A possessor of land is subject to CT Page 1275 liability for physical harm caused to licensees by a condition on the land if, but only if, (a) the possessor knows or has reason to know of the condition and should realize that it involves an unreasonable risk of harm to such licensees, and should expect that they will not discover or realize the danger, and (b) he fails to exercise the reasonable care to make the condition safe, or to warn the licensee of the condition and the risk involved and (c) the licensees do not know or have reason to know of the condition or risk involved.
Id., 624-625, quoting 2 Restatement (Second), Torts (1965) Section 342, p. 210.

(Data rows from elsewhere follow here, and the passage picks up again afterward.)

===== src/rtl/rof_pkg.sv =====
// Shared types and sizing helpers for the rank-order filter line feeder.
package rof_pkg;

  typedef enum logic [1:0] {
    PRE  = 2'd0,
    RUN  = 2'd1,
    POST = 2'd2
  } state_t;

  // Half window: number of replicated pad samples at each line end.
  function automatic int calc_h(input int n);
    return (n - 1) / 2;
  endfunction

  // pad_cnt reaches H at the end of the leading pads.
  function automatic int pad_w(input int n);
    return (calc_h(n) < 2) ? 1 : $clog2(calc_h(n) + 1);
  endfunction

  // sh_cnt saturates at N-1.
  function automatic int sh_w(input int n);
    return $clog2(n);
  endfunction

endpackage


===== src/rtl/rof_out_buf.sv =====
// Two-entry result FIFO; each entry carries a data word plus its last flag.
module rof_out_buf #(
  parameter int W = 9
) (
  input  logic         clk,
  input  logic         rst,
  input  logic         push,
  input  logic [W-1:0] push_data,
  input  logic         pop,
  output logic [W-1:0] head,
  output logic         empty,
  output logic [1:0]   count
);

  logic [W-1:0] mem [2];
  logic         wr_ptr;
  logic         rd_ptr;
  logic [1:0]   cnt;
  logic         do_push;
  logic         do_pop;

  assign do_pop  = pop & (cnt != 2'd0);
  assign do_push = push & ((cnt != 2'd2) | do_pop);

  always_ff @(posedge clk or posedge rst) begin
    if (rst) begin
      mem[0] <= '0;
      mem[1] <= '0;
      wr_ptr <= 1'b0;
      rd_ptr <= 1'b0;
      cnt    <= 2'd0;
    end else begin
      if (do_push) begin
        mem[wr_ptr] <= push_data;
        wr_ptr      <= ~wr_ptr;
      end
      if (do_pop) rd_ptr <= ~rd_ptr;
      cnt <= cnt + {1'b0, do_push} - {1'b0, do_pop};
    end
  end

  assign head  = mem[rd_ptr];
  assign empty = (cnt == 2'd0);
  assign count = cnt;

endmodule


===== src/rtl/rof_line_feeder.sv =====
// Feeds line samples (with edge-replication padding) into the rank-order filter
// and returns one filter result per input sample on a valid/ready stream.
module rof_line_feeder
  import rof_pkg::*;
#(
  parameter int N         = 7,
  parameter int DATA_BITS = 8
) (
  input  logic                 clk,
  input  logic                 rst,
  input  logic                 s_valid,
  output logic                 s_ready,
  input  logic [DATA_BITS-1:0] s_data,
  input  logic                 s_last,
  output logic                 f_shift,
  output logic [DATA_BITS-1:0] f_new,
  input  logic [DATA_BITS-1:0] f_out,
  output logic                 m_valid,
  input  logic                 m_ready,
  output logic [DATA_BITS-1:0] m_data,
  output logic                 m_last
);

  localparam int H  = calc_h(N);
  localparam int PW = pad_w(N);
  localparam int SW = sh_w(N);
  localparam logic [PW-1:0] PAD_LAST = PW'(H - 1);
  localparam logic [SW-1:0] SH_MAX   = SW'(N - 1);

  state_t               state;
  state_t               state_nxt;
  logic [PW-1:0]        pad_cnt;
  logic [SW-1:0]        sh_cnt;
  logic [DATA_BITS-1:0] last_reg;
  logic                 cap_pend;
  logic                 cap_last;
  logic [1:0]           buf_count;
  logic                 buf_empty;
  logic [DATA_BITS:0]   head;
  logic                 pop;
  logic                 can_shift;
  logic                 producing;
  logic                 room;
  logic                 final_shift;

  // Both streams transfer on a clock edge where valid and ready are both high;
  // ready never depends on the same stream's valid except in RUN, where the
  // input pop and the filter shift are one event.
  assign pop         = m_valid & m_ready;
  assign producing   = (sh_cnt == SH_MAX);
  assign can_shift   = ({1'b0, buf_count} + {2'b00, cap_pend}) <= (3'd1 + {2'b00, pop});
  assign room        = ~producing | can_shift;
  assign final_shift = (state == POST) && (pad_cnt == PAD_LAST);

  always_comb begin
    state_nxt = state;
    s_ready   = 1'b0;
    f_shift   = 1'b0;
    f_new     = s_data;
    case (state)
      PRE: begin
        f_shift = s_valid;
        if (f_shift && pad_cnt == PAD_LAST) state_nxt = RUN;
      end
      RUN: begin
        s_ready = s_valid & room;
        f_shift = s_valid & room;
        if (f_shift && s_last) state_nxt = POST;
      end
      POST: begin
        f_new   = last_reg;
        f_shift = room;
        if (f_shift && final_shift) state_nxt = PRE;
      end
      default: state_nxt = PRE;
    endcase
    // Outputs must read as idle for the whole time reset is held.
    if (rst) begin
      s_ready = 1'b0;
      f_shift = 1'b0;
      f_new   = '0;
    end
  end

  always_ff @(posedge clk or posedge rst) begin
    if (rst) begin
      state    <= PRE;
      pad_cnt  <= '0;
      sh_cnt   <= '0;
      cap_pend <= 1'b0;
      cap_last <= 1'b0;
      last_reg <= '0;
    end else begin
      state    <= state_nxt;
      cap_pend <= f_shift & producing;
      cap_last <= f_shift & producing & final_shift;
      if (f_shift) begin
        case (state)
          PRE:  pad_cnt <= pad_cnt + PW'(1);
          RUN: begin
            if (s_last) begin
              pad_cnt  <= '0;
              last_reg <= s_data;
            end
          end
          POST: pad_cnt <= pad_cnt + PW'(1);
          default: pad_cnt <= '0;
        endcase
        if (!producing) sh_cnt <= sh_cnt + SW'(1);
        if (final_shift) begin
          sh_cnt  <= '0;
          pad_cnt <= '0;
        end
      end
    end
  end

  // The filter result is valid the cycle after a producing shift.
  rof_out_buf #(
    .W(DATA_BITS + 1)
  ) u_buf (
    .clk       (clk),
    .rst       (rst),
    .push      (cap_pend),
    .push_data ({cap_last, f_out}),
    .pop       (pop),
    .head      (head),
    .empty     (buf_empty),
    .count     (buf_count)
  );

  assign m_valid = ~buf_empty;
  assign m_data  = head[DATA_BITS-1:0];
  assign m_last  = head[DATA_BITS] & m_valid;

endmodule

===== config.mk =====
export PLATFORM = sky130hd
export DESIGN_NAME = rof_line_feeder
export DESIGN_NICKNAME = d
export VERILOG_FILES = /design/src/rtl/rof_pkg.sv /design/src/rtl/rof_out_buf.sv /design/src/rtl/rof_line_feeder.sv
export SDC_FILE = /design/constraint.sdc
export NUM_CORES = 1
export LEC_CHECK = 0
export ABC_CLOCK_PERIOD_IN_PS = 3100
export CAP_MARGIN = 20
export CORE_UTILIZATION = 50
export DETAILED_ROUTE_END_ITERATION = 8
export PLACE_DENSITY = 0.78
export SETUP_SLACK_MARGIN = 0.05
export SLEW_MARGIN = 20
export SYNTH_ARGS = -nofsm -noshare
export SYNTH_HDL_FRONTEND = slang
export SYNTH_SLANG_ARGS = --single-unit
export TNS_END_PERCENT = 10

===== constraint.sdc =====
create_clock -name clk -period 3.1 [get_ports clk]
set_clock_uncertainty 0.05 [all_clocks]
set_input_delay 0.62 -clock clk [delete_from_list [all_inputs] [get_ports clk]]
set_output_delay 0.62 -clock clk [all_outputs]
set_load 0.1 [all_outputs]
## src/rtl/uart_pkg.sv

```systemverilog
// Shared UART timing constants and the tx-queue pacing state type.
// Used by uart_txq_fifo and uart_tx_queue (optional overflow flag: UART_TXQ_OVF_EN).
package uart_pkg;

    localparam int CLK_PER_HALF_CYCLE = 542;
    localparam int UART_BIT_CLKS      = 2 * (CLK_PER_HALF_CYCLE + 1);

    // Ready pulse: one bit time rounded up to the next 200 clocks, so the transmitter sees it exactly once
    localparam int TXQ_RDY_CLKS       = ((UART_BIT_CLKS / 200) + 1) * 200;
    // Frame pacing: start + 8 data + stop plus two bits of idle line
    localparam int TXQ_FRAME_CLKS     = 12 * UART_BIT_CLKS;

    typedef enum logic [1:0] {
        IDLE   = 2'd0,
        LAUNCH = 2'd1,
        HOLD   = 2'd2
    } txq_state_e;

endpackage

```

## src/rtl/uart_txq_fifo.sv

```systemverilog
// Synchronous byte FIFO feeding the UART pacer; full, empty and count are registered.
// Writes are accepted only while the registered full flag is low.
module uart_txq_fifo #(
    parameter int DEPTH = 16
) (
    input  logic                   clk_125MHz,
    input  logic                   rst,
    input  logic                   push,
    input  logic [7:0]             push_d,
    input  logic                   pop,
    output logic [7:0]             head_d,
    output logic                   full,
    output logic                   empty,
    output logic [$clog2(DEPTH):0] count
);
    import uart_pkg::*;

    localparam int AW = $clog2(DEPTH);
    localparam int CW = AW + 1;

    logic [7:0]    mem_r [DEPTH];
    logic [AW-1:0] wr_ptr_r;
    logic [AW-1:0] rd_ptr_r;
    logic          push_ok_s;
    logic          pop_ok_s;
    logic [CW-1:0] count_nxt_s;

    assign push_ok_s = push && !full;
    assign pop_ok_s  = pop && !empty;
    assign head_d    = mem_r[rd_ptr_r];

    // Next occupancy: a simultaneous push and pop cancel out
    always_comb begin
        count_nxt_s = count;
        if (push_ok_s && !pop_ok_s) begin
            count_nxt_s = count + CW'(1);
        end else if (pop_ok_s && !push_ok_s) begin
            count_nxt_s = count - CW'(1);
        end else begin
            count_nxt_s = count;
        end
    end

    // Byte storage; contents are only meaningful between the pointers, so no reset
    always_ff @(posedge clk_125MHz) begin
        if (push_ok_s) begin
            mem_r[wr_ptr_r] <= push_d;
        end
    end

    // Pointers (wrap naturally at the power-of-two depth) and status flags
    always_ff @(posedge clk_125MHz or posedge rst) begin
        if (rst) begin
            wr_ptr_r <= {AW{1'b0}};
            rd_ptr_r <= {AW{1'b0}};
            count    <= {CW{1'b0}};
            full     <= 1'b0;
            empty    <= 1'b1;
        end else begin
            if (push_ok_s) begin
                wr_ptr_r <= wr_ptr_r + AW'(1);
            end
            if (pop_ok_s) begin
                rd_ptr_r <= rd_ptr_r + AW'(1);
            end
            count <= count_nxt_s;
            full  <= (count_nxt_s == CW'(DEPTH));
            empty <= (count_nxt_s == {CW{1'b0}});
        end
    end

endmodule

```

## src/rtl/uart_tx_queue.sv

```systemverilog
// Byte queue plus open-loop frame pacer in front of a UART transmitter without busy/ack.
// Define UART_TXQ_OVF_EN to add the sticky overflow flag and its ovf_clr input.
module uart_tx_queue
    import uart_pkg::*;
#(
    parameter int DEPTH      = 16,
    parameter int RDY_CLKS   = TXQ_RDY_CLKS,
    parameter int FRAME_CLKS = TXQ_FRAME_CLKS
) (
    input  logic                   clk_125MHz,
    input  logic                   rst,
    input  logic [7:0]             wr_d,
    input  logic                   wr_en,
`ifdef UART_TXQ_OVF_EN
    input  logic                   ovf_clr,
    output logic                   overflow,
`endif
    output logic                   full,
    output logic                   empty,
    output logic [$clog2(DEPTH):0] count,
    output logic [7:0]             tx_d,
    output logic                   tx_rdy
);

    localparam int TW = $clog2(FRAME_CLKS);

    txq_state_e    state_r;
    logic [TW-1:0] cnt_r;
    logic [7:0]    head_d_s;
    logic          pop_s;

    assign pop_s = (state_r == IDLE) && !empty;

    uart_txq_fifo #(
        .DEPTH (DEPTH)
    ) u_fifo (
        .clk_125MHz (clk_125MHz),
        .rst        (rst),
        .push       (wr_en),
        .push_d     (wr_d),
        .pop        (pop_s),
        .head_d     (head_d_s),
        .full       (full),
        .empty      (empty),
        .count      (count)
    );

    // Pacing FSM: one IDLE cycle, RDY_CLKS of tx_rdy, then hold tx_d until the frame time elapses
    always_ff @(posedge clk_125MHz or posedge rst) begin
        if (rst) begin
            state_r <= IDLE;
            cnt_r   <= {TW{1'b0}};
            tx_d    <= 8'h00;
            tx_rdy  <= 1'b0;
        end else begin
            case (state_r)
                IDLE: begin
                    if (!empty) begin
                        tx_d    <= head_d_s;
                        cnt_r   <= {TW{1'b0}};
                        tx_rdy  <= 1'b1;
                        state_r <= LAUNCH;
                    end
                end
                LAUNCH: begin
                    cnt_r <= cnt_r + TW'(1);
                    if (cnt_r == TW'(RDY_CLKS - 1)) begin
                        tx_rdy  <= 1'b0;
                        state_r <= HOLD;
                    end
                end
                HOLD: begin
                    // Counter stops at its terminal value so it never wraps
                    if (cnt_r == TW'(FRAME_CLKS - 1)) begin
                        state_r <= IDLE;
                    end else begin
                        cnt_r <= cnt_r + TW'(1);
                    end
                end
                default: begin
                    tx_rdy  <= 1'b0;
                    state_r <= IDLE;
                end
            endcase
        end
    end

`ifdef UART_TXQ_OVF_EN
    // Sticky drop flag; a new drop wins over a coincident clear
    always_ff @(posedge clk_125MHz or posedge rst) begin
        if (rst) begin
            overflow <= 1'b0;
        end else if (wr_en && full) begin
            overflow <= 1'b1;
        end else if (ovf_clr) begin
            overflow <= 1'b0;
        end else begin
            overflow <= overflow;
        end
    end
`endif

endmodule

```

The plaintiff alleges that she was directed to the unsafe area by the defendant's agent, that the defendant had reason to know of the risk of harm, failed to warn the plaintiff of that risk, and that the plaintiff had no reason to know of the condition. These allegations bring the plaintiff's claim within the "heightened duty" exception of the "firefighter's rule." Therefore, the motion to strike is denied as the plaintiff has sufficiently pled a cause of strike.
LANGENBACH, J.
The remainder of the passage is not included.